▶ _Problem requirements_: Search the data below for "counted"; list each line that holds it.

======== The data

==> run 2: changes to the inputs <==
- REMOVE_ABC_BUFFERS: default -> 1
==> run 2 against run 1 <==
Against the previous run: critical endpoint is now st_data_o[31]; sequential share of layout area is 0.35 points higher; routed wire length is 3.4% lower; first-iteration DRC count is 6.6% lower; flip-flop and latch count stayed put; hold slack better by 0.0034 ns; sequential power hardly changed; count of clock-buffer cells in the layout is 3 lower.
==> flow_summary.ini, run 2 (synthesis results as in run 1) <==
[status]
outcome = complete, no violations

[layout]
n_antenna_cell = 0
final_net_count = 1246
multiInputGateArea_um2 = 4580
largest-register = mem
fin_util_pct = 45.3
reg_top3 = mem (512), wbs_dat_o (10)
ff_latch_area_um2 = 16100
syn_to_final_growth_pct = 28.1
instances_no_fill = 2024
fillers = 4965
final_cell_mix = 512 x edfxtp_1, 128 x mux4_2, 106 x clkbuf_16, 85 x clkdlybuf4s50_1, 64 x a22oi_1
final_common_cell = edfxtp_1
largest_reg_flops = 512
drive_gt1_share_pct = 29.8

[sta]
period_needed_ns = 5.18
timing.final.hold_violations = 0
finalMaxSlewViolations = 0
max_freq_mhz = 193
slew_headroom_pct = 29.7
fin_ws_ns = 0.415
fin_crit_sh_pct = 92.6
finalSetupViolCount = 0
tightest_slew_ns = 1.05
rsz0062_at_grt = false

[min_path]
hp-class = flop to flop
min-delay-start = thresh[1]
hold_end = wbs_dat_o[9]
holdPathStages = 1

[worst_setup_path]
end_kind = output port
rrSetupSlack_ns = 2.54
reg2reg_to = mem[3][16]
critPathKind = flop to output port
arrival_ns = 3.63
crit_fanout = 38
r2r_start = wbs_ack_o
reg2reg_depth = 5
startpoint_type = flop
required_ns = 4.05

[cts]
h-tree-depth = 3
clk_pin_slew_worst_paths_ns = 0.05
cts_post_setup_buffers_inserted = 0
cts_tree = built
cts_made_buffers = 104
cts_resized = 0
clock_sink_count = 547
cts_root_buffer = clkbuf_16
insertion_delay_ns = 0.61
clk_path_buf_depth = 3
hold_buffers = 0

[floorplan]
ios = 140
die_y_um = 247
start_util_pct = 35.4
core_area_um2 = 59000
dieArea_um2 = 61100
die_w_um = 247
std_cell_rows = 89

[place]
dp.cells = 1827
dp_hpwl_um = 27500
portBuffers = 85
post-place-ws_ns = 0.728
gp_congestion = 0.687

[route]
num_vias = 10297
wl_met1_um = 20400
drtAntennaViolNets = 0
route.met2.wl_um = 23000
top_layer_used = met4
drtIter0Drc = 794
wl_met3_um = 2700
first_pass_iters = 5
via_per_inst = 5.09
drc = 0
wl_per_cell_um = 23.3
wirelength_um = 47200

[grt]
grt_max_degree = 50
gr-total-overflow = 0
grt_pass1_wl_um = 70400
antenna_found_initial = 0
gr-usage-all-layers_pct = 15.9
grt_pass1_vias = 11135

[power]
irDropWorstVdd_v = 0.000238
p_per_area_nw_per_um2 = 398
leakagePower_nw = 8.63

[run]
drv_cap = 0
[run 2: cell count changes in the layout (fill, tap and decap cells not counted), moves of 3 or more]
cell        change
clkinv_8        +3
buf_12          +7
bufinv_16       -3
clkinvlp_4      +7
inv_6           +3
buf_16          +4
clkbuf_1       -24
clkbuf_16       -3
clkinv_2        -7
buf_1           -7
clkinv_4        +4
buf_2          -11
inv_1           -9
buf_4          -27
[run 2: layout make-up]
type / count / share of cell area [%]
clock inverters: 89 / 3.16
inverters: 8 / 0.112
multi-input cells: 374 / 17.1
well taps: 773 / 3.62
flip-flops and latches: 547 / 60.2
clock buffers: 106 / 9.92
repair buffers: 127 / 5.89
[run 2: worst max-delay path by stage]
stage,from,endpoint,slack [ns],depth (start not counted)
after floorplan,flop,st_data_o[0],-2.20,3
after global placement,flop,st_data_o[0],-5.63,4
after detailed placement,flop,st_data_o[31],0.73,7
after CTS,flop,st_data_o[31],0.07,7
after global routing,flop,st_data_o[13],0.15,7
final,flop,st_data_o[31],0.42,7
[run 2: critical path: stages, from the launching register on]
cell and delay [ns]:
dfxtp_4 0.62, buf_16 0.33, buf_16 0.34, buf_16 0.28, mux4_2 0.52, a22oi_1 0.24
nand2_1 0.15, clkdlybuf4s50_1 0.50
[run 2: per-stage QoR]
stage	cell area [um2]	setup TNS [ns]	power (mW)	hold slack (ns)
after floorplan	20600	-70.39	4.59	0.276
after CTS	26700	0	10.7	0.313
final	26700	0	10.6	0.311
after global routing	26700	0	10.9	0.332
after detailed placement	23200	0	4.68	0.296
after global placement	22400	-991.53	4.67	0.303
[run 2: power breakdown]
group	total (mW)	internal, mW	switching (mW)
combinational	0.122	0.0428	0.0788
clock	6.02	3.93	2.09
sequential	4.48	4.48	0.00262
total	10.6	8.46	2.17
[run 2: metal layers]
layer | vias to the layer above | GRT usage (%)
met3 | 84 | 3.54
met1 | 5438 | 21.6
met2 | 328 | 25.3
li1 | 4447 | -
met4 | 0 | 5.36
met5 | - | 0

================
======== The data

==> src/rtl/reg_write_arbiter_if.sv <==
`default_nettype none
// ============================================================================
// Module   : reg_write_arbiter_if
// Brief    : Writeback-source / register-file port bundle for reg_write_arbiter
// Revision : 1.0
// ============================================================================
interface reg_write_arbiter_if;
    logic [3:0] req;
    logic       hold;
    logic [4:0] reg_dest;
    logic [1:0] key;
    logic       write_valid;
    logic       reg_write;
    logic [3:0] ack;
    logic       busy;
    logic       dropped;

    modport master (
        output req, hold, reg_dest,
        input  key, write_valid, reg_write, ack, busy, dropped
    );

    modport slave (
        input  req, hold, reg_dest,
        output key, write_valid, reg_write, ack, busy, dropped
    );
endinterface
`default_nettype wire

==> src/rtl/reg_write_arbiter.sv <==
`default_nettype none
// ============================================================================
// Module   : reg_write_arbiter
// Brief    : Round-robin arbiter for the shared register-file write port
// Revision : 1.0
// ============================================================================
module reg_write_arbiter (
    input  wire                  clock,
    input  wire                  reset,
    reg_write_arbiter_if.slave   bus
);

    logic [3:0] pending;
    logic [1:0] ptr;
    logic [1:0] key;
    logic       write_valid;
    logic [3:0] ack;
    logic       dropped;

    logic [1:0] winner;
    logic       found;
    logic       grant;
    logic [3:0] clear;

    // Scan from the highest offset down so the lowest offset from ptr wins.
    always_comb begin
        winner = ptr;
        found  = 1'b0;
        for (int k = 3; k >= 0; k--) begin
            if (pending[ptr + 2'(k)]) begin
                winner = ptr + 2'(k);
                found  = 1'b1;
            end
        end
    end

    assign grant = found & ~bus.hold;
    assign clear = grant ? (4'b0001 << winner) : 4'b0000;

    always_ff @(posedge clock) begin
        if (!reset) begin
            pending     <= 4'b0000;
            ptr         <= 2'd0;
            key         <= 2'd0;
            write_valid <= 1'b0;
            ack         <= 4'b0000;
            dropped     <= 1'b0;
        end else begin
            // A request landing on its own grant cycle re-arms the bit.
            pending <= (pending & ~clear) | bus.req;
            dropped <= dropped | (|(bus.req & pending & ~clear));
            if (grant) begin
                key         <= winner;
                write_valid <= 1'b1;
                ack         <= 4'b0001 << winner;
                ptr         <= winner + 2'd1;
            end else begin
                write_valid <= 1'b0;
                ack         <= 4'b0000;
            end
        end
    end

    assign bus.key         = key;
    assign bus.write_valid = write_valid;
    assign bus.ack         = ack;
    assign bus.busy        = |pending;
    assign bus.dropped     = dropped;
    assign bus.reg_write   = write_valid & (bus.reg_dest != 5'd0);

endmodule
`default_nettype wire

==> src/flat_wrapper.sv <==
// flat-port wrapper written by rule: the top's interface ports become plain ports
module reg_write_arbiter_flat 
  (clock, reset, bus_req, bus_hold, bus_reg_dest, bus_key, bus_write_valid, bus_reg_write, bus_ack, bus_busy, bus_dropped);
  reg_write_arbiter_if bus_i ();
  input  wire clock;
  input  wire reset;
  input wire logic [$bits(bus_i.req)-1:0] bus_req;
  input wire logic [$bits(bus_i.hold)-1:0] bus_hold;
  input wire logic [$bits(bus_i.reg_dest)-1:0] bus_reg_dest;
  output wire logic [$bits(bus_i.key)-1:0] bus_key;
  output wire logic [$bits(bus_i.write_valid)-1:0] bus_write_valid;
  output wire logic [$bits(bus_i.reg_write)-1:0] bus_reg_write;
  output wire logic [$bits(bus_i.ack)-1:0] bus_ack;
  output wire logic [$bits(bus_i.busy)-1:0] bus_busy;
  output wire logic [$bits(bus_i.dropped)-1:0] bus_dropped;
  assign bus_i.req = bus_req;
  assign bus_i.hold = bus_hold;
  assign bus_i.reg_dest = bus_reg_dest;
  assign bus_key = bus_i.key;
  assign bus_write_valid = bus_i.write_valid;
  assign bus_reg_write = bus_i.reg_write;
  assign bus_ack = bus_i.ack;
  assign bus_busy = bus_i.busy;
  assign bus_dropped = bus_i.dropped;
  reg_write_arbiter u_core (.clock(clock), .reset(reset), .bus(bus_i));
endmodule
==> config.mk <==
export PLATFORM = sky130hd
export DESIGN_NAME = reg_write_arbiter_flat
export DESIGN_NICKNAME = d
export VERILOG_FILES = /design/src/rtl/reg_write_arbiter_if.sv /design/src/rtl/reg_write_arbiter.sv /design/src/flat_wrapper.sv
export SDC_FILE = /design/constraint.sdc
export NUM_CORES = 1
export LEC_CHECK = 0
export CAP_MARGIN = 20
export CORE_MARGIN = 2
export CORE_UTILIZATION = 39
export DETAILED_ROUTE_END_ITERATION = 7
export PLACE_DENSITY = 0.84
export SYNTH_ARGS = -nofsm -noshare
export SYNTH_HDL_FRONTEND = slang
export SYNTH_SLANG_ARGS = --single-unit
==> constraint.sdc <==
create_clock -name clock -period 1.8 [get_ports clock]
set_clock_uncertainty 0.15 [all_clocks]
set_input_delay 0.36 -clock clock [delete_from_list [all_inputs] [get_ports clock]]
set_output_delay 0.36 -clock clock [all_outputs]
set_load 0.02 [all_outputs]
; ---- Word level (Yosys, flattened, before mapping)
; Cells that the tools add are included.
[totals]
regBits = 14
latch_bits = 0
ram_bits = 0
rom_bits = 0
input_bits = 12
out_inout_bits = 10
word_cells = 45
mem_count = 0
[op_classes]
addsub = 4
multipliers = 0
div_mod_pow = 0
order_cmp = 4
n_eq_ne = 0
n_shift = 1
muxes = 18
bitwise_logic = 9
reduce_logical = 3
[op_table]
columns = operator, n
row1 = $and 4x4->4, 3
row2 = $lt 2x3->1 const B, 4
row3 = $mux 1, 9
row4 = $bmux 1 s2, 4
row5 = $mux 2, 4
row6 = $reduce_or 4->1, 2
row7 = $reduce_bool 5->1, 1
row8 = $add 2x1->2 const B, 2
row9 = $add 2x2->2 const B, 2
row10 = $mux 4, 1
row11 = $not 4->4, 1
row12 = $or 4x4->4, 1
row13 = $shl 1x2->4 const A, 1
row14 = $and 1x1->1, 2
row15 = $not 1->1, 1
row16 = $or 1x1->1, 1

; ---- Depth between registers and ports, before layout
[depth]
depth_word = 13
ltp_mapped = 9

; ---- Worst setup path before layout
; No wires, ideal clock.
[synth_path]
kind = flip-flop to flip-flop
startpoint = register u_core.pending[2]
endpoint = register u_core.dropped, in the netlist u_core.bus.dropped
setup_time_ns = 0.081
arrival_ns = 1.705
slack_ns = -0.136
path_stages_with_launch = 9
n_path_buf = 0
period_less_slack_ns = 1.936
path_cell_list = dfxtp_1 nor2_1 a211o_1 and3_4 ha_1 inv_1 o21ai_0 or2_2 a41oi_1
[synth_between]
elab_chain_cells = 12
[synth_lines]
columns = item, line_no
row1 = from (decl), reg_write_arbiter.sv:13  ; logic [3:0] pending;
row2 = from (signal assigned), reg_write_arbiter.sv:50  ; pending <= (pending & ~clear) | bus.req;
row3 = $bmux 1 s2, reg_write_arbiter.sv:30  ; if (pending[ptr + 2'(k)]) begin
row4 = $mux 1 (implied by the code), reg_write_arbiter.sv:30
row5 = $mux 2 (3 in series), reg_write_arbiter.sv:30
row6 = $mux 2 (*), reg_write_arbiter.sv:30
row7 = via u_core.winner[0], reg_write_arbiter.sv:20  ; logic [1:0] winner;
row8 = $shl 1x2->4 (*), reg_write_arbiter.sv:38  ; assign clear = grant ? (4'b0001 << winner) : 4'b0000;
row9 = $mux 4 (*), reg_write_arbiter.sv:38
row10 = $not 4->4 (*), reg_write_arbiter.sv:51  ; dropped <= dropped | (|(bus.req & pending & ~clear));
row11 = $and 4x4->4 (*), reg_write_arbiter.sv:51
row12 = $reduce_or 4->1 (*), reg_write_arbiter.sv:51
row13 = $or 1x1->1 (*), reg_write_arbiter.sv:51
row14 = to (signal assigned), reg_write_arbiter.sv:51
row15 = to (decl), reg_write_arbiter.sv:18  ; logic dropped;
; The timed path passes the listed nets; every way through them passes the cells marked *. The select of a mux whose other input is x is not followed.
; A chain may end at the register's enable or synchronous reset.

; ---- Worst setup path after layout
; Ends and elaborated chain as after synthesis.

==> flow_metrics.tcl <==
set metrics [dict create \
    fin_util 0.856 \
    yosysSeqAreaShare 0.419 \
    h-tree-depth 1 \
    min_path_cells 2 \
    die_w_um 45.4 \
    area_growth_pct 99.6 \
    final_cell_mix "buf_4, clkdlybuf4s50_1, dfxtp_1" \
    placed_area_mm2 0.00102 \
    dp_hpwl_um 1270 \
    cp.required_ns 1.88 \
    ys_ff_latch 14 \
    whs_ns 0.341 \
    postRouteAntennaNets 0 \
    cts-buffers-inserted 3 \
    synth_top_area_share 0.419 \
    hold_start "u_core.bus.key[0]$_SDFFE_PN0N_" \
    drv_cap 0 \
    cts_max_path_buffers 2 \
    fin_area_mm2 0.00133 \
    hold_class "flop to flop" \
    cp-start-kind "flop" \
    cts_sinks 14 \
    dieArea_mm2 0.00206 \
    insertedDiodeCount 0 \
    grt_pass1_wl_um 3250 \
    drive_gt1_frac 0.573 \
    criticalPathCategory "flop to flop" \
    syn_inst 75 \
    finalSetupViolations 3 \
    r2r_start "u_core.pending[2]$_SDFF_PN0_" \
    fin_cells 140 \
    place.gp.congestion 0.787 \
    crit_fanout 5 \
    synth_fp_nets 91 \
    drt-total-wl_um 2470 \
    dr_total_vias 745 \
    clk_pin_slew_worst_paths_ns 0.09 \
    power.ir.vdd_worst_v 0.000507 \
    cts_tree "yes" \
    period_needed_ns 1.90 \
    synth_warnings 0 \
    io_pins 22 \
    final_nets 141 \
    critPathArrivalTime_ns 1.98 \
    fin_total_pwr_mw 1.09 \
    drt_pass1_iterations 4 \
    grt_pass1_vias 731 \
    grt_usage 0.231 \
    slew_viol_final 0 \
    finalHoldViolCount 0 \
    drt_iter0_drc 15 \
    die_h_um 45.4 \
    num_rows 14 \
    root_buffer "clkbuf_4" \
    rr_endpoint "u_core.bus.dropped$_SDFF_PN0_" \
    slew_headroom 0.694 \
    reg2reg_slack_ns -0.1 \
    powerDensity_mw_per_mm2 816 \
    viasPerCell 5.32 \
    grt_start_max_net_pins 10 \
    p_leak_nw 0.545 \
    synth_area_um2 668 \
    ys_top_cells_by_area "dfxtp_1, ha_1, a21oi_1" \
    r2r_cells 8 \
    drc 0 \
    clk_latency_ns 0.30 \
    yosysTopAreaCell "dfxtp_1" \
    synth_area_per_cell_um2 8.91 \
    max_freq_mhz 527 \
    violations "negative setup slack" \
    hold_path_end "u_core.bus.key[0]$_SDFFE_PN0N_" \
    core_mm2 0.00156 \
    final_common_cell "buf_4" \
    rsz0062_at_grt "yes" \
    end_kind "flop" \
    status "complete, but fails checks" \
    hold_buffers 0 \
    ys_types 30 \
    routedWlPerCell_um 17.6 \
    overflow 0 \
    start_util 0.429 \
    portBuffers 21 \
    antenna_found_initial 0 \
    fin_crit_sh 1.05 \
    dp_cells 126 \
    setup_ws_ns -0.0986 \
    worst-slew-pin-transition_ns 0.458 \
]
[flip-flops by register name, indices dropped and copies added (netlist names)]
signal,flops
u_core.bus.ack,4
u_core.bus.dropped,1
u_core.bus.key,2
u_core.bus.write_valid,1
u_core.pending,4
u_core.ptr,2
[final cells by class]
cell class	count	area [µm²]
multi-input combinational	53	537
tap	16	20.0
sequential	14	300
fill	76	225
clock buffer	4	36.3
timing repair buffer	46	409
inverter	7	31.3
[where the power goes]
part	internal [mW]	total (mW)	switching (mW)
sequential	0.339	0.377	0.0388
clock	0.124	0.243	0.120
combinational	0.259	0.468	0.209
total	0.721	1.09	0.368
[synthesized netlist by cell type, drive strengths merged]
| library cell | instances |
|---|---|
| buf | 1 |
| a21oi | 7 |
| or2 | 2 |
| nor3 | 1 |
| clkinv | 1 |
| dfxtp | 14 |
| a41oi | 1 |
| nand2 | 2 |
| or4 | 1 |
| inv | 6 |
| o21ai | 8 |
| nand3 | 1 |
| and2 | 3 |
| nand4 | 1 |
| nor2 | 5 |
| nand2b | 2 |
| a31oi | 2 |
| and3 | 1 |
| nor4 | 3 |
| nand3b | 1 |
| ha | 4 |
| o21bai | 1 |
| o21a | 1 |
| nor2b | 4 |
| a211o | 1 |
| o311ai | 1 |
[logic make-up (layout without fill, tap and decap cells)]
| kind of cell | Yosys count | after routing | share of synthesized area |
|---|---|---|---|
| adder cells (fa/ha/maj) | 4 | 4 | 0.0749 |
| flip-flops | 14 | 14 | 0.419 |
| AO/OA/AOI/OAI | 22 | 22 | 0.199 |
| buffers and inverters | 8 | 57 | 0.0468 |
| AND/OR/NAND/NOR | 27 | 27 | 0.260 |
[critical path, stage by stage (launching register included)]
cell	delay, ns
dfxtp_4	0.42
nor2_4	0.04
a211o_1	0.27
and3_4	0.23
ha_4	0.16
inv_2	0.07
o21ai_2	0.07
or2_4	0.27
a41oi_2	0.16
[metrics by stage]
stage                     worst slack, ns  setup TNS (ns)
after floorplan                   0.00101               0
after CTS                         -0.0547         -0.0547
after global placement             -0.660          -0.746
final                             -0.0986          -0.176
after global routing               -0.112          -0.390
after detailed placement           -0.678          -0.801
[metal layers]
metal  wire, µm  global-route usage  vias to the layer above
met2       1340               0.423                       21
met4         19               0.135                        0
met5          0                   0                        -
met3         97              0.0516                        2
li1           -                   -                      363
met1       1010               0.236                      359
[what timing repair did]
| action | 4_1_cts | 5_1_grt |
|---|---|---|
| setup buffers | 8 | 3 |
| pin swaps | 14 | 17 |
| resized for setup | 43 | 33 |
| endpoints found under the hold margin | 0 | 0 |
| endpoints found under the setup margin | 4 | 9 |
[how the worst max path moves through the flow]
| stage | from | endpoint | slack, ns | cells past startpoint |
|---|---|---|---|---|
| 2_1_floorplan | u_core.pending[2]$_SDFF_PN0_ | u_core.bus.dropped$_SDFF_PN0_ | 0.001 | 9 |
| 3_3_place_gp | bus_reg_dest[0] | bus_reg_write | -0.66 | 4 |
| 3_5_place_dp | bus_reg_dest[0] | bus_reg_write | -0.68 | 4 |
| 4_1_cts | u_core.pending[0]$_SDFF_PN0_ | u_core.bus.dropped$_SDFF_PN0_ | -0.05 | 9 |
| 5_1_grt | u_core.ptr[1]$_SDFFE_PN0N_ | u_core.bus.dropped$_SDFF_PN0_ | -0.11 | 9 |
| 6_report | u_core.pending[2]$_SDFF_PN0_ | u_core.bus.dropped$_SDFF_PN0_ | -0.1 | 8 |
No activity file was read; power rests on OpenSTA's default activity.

================

▶ _Task answer_:
[run 2: cell count changes in the layout (fill, tap and decap cells not counted), moves of 3 or more]
stage,from,endpoint,slack [ns],depth (start not counted)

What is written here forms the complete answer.